One at a time, please

A group of Australian scientists has developed a new technique for producing single photons at room temperature, paving the way for real-world quantum cryptography. The research team already holds a worldwide patent on their invention, and has secured a AUD3.3m ($2.6m) grant from the Victorian government to develop their technology.

Scientists have known for some time that a laser beam can stimulate a diamond to emit single photons. Working from this starting point, Dr James Rabeau, a research fellow in the University of Melbourne's School of Physics, built a device that would send those single photons down an optical fibre.

Rabeau and co. used chemical vapour deposition to grow diamond crystals on the end of a section of optical fibre. The idea is that the laser will strike the diamond, stimulating the emission of a photon which will travel down the optical fibre as part of a message.

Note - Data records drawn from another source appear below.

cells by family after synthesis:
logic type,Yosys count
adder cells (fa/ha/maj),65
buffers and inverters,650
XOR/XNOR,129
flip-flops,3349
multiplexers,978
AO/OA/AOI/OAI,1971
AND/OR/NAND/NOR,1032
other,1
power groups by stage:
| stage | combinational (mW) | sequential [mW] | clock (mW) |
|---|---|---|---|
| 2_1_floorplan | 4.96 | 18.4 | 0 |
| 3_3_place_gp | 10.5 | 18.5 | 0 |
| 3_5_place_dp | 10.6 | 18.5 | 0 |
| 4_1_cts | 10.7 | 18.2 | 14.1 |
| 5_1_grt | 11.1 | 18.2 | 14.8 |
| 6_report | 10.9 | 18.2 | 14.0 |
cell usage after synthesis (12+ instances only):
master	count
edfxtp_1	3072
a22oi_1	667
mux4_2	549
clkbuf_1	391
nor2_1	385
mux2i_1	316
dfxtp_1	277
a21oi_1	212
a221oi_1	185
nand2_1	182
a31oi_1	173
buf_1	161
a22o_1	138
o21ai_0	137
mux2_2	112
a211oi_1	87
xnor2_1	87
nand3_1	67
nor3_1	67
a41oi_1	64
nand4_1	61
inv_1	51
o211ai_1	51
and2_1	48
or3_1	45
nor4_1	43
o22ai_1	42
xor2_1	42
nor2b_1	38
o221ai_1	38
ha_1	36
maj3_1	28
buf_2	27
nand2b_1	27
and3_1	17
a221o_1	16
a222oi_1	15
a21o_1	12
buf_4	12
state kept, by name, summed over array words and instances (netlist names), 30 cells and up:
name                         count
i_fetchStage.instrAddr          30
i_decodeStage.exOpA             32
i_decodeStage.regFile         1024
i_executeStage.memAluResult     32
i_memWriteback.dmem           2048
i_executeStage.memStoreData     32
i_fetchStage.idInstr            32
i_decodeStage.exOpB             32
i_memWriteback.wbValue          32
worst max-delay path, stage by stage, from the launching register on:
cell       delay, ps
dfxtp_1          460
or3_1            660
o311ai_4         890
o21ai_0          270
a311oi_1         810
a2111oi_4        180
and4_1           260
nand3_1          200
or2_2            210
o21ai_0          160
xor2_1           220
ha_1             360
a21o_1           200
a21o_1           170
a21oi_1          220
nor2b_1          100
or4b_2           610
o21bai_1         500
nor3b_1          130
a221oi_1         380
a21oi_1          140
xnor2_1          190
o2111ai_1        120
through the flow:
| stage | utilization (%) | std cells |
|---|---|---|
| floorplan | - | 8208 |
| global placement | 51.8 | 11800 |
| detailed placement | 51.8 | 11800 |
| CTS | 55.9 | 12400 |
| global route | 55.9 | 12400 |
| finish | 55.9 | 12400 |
--- config.mk ---
export PLATFORM = sky130hd
export DESIGN_NAME = decode
export DESIGN_NICKNAME = d
export VERILOG_FILES = /design/src/rtl/dual_mips_pkg.sv /design/src/rtl/decode.sv
export SDC_FILE = /design/constraint.sdc
export NUM_CORES = 1
export LEC_CHECK = 0
export ABC_CLOCK_PERIOD_IN_PS = 4970
export BUFFER_PORTS_ARGS = -buffer_cell sky130_fd_sc_hd__buf_2
export CORE_MARGIN = 4
export CORE_UTILIZATION = 46
export DETAILED_ROUTE_END_ITERATION = 10
export PLACE_DENSITY = 0.83
export SETUP_SLACK_MARGIN = 0.05
export SLEW_MARGIN = 20
export SYNTH_ARGS = -nofsm -noshare
export SYNTH_HDL_FRONTEND = slang
export SYNTH_SLANG_ARGS = --single-unit
export TNS_END_PERCENT = 10
--- constraint.sdc ---
create_clock -name clk -period 4.97 [get_ports clk]
set_input_delay 0.2485 -clock clk [delete_from_list [all_inputs] [get_ports clk]]
set_output_delay 0.2485 -clock clk [all_outputs]
set_load 0.03 [all_outputs]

Quantum cryptography relies on the particle-like behaviour of light to secure transmission of data. Using the technology, two users can exchange secret keys, safe in the knowledge that no one could possible have eavesdropped on their 'conversation'.

Each bit of the key is encoded on a single photon. Intercepting that photon changes its polarisation, yielding no useful information to the eavesdropper and alerting the parties exchanging keys to the interception.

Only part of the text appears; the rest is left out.